| YOUR ASSIGNMENT |
Among the entries below, extract exactly the lines that run from the one with "simple gates: 4 / 1420" through the one with "5 | 0.129 |", both ends included.

| INPUT |
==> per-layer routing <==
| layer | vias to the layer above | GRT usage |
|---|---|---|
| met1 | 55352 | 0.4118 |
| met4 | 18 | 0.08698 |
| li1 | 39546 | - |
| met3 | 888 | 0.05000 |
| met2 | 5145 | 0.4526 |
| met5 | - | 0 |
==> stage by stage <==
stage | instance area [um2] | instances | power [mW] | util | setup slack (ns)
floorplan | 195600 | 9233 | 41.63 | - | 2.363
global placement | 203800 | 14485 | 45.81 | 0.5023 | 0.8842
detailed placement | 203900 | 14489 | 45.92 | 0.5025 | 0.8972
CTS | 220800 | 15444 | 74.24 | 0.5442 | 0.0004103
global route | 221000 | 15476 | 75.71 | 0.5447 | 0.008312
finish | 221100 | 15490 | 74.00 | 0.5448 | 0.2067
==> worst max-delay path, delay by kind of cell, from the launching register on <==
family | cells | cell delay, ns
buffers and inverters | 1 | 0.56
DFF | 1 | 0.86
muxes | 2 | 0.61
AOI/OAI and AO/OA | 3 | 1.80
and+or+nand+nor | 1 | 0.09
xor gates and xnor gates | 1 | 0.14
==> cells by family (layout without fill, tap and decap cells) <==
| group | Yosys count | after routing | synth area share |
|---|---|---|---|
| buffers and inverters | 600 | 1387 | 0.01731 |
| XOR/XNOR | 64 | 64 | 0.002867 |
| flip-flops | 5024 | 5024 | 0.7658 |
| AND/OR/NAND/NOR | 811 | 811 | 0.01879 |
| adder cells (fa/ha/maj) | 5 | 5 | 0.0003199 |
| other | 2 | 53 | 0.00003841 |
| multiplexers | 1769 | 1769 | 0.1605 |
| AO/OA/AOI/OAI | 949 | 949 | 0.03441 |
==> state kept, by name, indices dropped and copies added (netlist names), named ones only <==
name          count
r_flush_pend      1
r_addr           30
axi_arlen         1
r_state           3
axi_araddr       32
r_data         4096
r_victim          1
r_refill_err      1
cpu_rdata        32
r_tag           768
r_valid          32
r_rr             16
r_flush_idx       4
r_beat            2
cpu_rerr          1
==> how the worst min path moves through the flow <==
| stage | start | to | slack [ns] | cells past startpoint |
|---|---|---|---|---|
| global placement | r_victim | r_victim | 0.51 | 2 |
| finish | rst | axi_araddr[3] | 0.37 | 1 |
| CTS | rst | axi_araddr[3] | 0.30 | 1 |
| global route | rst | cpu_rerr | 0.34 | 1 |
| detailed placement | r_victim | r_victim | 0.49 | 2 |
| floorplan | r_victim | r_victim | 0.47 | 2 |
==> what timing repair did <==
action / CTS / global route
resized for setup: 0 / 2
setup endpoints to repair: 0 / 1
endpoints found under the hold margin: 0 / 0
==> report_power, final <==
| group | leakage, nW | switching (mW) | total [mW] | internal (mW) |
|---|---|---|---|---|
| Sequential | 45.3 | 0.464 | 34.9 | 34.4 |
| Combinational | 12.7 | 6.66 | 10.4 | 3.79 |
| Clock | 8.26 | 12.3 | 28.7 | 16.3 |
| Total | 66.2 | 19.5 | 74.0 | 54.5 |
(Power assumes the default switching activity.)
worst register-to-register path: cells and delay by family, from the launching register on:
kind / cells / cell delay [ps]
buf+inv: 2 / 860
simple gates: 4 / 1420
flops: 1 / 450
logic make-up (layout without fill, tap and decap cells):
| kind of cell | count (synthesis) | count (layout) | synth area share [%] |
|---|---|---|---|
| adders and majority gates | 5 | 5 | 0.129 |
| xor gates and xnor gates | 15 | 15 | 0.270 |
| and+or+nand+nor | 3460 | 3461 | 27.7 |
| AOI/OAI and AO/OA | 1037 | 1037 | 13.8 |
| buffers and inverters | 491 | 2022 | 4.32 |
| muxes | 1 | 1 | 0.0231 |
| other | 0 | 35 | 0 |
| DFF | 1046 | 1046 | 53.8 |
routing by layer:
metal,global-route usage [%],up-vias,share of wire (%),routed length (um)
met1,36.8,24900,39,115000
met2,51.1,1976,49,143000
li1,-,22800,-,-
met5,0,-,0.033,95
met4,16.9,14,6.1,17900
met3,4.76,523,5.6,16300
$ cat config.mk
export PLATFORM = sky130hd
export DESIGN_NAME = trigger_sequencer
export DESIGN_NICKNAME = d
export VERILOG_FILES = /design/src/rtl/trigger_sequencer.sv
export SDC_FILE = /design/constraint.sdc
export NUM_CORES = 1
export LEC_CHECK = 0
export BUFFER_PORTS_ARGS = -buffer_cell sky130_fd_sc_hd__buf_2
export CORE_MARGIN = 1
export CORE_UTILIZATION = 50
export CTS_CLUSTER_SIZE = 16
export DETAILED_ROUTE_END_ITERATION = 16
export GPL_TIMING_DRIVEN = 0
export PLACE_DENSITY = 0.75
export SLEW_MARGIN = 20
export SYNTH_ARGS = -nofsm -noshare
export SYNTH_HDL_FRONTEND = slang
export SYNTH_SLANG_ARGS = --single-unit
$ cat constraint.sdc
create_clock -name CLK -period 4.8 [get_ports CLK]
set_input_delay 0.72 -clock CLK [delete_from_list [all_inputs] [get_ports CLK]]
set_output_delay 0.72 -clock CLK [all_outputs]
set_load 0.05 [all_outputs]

---

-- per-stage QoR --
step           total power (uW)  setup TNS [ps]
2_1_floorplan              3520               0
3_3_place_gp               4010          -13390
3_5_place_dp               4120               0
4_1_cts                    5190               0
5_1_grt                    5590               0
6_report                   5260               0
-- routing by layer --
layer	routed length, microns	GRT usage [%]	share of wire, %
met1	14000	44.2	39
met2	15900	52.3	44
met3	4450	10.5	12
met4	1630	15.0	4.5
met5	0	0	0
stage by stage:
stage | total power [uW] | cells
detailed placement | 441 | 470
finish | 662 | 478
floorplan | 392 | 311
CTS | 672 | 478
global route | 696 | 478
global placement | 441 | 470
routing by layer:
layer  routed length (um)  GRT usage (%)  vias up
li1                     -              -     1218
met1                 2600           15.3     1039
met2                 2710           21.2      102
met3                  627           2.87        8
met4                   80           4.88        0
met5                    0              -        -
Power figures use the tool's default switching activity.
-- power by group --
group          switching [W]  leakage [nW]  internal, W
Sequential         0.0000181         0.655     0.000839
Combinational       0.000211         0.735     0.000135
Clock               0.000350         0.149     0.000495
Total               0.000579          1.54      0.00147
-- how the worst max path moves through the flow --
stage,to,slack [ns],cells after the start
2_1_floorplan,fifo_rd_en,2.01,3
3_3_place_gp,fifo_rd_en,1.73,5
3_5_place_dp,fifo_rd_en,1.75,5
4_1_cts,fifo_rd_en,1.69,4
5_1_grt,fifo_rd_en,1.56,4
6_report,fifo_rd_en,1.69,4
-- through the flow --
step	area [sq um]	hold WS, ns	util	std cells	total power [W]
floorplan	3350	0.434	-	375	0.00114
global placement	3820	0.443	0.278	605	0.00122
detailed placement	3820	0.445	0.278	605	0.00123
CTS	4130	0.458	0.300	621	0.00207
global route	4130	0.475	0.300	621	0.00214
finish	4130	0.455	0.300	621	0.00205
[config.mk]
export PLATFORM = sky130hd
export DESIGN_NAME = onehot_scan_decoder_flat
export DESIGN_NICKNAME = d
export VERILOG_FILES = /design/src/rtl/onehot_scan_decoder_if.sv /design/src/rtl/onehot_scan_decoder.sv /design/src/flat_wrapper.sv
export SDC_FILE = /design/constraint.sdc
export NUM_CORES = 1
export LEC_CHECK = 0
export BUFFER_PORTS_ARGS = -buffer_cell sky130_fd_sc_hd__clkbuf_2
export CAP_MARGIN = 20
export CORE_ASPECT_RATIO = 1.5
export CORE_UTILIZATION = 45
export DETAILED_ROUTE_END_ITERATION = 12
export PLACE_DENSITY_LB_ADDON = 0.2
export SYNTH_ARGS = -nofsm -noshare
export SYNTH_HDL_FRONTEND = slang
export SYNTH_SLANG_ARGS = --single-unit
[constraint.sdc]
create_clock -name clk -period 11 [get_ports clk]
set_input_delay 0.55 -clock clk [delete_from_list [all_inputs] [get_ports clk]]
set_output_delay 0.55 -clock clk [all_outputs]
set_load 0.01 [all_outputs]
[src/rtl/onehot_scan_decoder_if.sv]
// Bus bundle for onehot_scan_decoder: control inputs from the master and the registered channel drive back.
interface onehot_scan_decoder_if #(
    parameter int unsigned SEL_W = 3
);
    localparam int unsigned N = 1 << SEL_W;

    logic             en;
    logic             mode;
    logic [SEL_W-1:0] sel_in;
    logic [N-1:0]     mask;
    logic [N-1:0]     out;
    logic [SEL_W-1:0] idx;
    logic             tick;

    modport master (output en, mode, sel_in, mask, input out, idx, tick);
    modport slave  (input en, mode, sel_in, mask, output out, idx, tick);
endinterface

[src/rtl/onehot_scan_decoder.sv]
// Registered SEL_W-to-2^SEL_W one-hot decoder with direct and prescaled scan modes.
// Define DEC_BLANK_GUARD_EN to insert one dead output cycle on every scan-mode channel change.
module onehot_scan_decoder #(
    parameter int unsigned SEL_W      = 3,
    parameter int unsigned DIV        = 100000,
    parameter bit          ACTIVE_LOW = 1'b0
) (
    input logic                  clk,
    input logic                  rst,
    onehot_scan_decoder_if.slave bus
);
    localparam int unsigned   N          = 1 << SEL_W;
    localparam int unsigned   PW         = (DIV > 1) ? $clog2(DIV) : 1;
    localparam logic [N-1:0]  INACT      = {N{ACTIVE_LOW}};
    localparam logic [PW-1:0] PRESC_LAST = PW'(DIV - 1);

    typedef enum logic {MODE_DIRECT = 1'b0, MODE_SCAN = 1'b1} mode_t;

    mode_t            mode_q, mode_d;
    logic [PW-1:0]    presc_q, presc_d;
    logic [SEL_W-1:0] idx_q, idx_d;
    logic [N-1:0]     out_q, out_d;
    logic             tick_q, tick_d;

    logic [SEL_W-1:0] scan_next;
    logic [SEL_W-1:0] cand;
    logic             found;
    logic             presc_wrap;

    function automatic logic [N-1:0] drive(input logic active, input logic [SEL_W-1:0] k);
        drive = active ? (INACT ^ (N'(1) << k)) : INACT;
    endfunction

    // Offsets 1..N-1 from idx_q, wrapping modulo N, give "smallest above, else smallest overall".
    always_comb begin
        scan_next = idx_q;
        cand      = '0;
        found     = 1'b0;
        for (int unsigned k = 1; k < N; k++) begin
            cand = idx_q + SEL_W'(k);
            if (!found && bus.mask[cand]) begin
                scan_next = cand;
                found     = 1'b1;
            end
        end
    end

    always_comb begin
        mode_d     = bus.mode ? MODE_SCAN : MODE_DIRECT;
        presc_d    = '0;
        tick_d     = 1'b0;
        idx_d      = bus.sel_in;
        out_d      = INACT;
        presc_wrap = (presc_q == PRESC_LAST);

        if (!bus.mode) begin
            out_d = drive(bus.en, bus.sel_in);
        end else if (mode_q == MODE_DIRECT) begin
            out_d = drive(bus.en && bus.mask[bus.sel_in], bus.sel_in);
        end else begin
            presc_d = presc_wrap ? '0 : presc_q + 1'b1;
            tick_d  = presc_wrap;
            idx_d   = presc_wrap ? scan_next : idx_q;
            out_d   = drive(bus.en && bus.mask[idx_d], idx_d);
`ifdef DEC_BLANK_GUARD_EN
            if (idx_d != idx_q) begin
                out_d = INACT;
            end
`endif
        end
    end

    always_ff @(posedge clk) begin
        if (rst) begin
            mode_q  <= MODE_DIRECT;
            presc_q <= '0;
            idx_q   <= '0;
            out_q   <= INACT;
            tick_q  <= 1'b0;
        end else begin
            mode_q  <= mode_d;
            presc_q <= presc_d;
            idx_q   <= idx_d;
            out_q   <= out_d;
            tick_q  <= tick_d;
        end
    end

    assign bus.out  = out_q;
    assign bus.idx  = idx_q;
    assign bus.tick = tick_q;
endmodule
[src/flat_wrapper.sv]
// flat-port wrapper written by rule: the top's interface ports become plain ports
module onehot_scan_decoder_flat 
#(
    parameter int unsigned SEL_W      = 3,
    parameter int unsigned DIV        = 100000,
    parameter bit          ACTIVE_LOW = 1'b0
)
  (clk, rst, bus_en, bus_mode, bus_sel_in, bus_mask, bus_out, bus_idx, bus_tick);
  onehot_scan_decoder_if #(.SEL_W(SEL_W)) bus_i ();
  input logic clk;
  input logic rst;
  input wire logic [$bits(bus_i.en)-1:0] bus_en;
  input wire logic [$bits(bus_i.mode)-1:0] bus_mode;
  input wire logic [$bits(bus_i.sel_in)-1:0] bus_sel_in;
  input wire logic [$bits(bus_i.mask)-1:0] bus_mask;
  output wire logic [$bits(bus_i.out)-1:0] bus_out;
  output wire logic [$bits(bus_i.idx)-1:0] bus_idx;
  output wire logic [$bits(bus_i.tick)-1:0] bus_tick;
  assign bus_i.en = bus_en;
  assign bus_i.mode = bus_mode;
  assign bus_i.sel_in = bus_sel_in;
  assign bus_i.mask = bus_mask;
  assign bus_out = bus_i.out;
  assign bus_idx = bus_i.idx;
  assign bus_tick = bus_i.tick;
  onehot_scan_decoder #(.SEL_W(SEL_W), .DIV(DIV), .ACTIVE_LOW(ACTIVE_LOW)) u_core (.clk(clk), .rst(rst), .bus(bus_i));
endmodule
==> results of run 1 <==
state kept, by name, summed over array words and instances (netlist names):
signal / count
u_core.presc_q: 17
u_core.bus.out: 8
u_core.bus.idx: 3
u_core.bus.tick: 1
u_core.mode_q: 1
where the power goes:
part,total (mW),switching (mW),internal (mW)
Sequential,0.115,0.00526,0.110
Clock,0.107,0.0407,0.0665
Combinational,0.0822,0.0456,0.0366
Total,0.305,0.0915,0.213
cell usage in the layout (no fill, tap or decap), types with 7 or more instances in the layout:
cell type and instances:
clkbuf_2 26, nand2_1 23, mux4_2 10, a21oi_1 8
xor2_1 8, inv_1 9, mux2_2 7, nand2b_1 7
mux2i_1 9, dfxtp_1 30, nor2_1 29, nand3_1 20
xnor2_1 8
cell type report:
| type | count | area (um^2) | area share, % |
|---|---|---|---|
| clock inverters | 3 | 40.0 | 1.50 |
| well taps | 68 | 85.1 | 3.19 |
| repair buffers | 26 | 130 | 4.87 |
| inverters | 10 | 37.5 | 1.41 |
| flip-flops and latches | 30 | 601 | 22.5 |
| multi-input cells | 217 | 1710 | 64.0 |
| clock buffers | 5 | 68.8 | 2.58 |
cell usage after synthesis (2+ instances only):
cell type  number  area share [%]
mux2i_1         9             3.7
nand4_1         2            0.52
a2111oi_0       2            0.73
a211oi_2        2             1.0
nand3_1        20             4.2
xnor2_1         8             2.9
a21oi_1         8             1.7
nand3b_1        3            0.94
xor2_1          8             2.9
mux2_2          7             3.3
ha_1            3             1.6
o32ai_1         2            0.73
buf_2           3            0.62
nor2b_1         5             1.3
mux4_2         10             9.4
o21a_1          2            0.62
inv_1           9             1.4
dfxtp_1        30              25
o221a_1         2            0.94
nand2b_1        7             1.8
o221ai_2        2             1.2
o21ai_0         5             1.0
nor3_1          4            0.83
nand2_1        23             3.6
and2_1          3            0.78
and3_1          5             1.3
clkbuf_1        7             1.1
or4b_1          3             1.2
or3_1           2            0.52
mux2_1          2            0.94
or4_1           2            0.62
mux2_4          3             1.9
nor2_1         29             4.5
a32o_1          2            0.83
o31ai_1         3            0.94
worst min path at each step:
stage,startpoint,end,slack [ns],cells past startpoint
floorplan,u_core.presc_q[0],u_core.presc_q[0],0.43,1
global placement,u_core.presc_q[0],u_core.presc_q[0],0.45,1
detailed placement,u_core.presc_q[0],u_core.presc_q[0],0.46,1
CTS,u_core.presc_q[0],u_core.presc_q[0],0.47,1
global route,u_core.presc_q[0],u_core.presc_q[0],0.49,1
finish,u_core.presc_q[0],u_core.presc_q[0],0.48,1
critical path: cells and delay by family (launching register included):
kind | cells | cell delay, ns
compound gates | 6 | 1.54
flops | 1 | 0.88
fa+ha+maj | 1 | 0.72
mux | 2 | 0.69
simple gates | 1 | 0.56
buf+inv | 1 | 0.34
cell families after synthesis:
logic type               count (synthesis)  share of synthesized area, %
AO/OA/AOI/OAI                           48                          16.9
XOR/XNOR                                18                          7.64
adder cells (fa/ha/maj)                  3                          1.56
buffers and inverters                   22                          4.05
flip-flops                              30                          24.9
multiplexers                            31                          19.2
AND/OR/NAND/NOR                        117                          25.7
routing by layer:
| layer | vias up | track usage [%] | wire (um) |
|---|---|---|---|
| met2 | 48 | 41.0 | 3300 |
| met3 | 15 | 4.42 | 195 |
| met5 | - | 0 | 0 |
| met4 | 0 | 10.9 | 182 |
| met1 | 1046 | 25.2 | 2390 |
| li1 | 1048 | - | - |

| RESULT OF THIS TASK |
simple gates: 4 / 1420
flops: 1 / 450
logic make-up (layout without fill, tap and decap cells):
| kind of cell | count (synthesis) | count (layout) | synth area share [%] |
|---|---|---|---|
| adders and majority gates | 5 | 5 | 0.129 |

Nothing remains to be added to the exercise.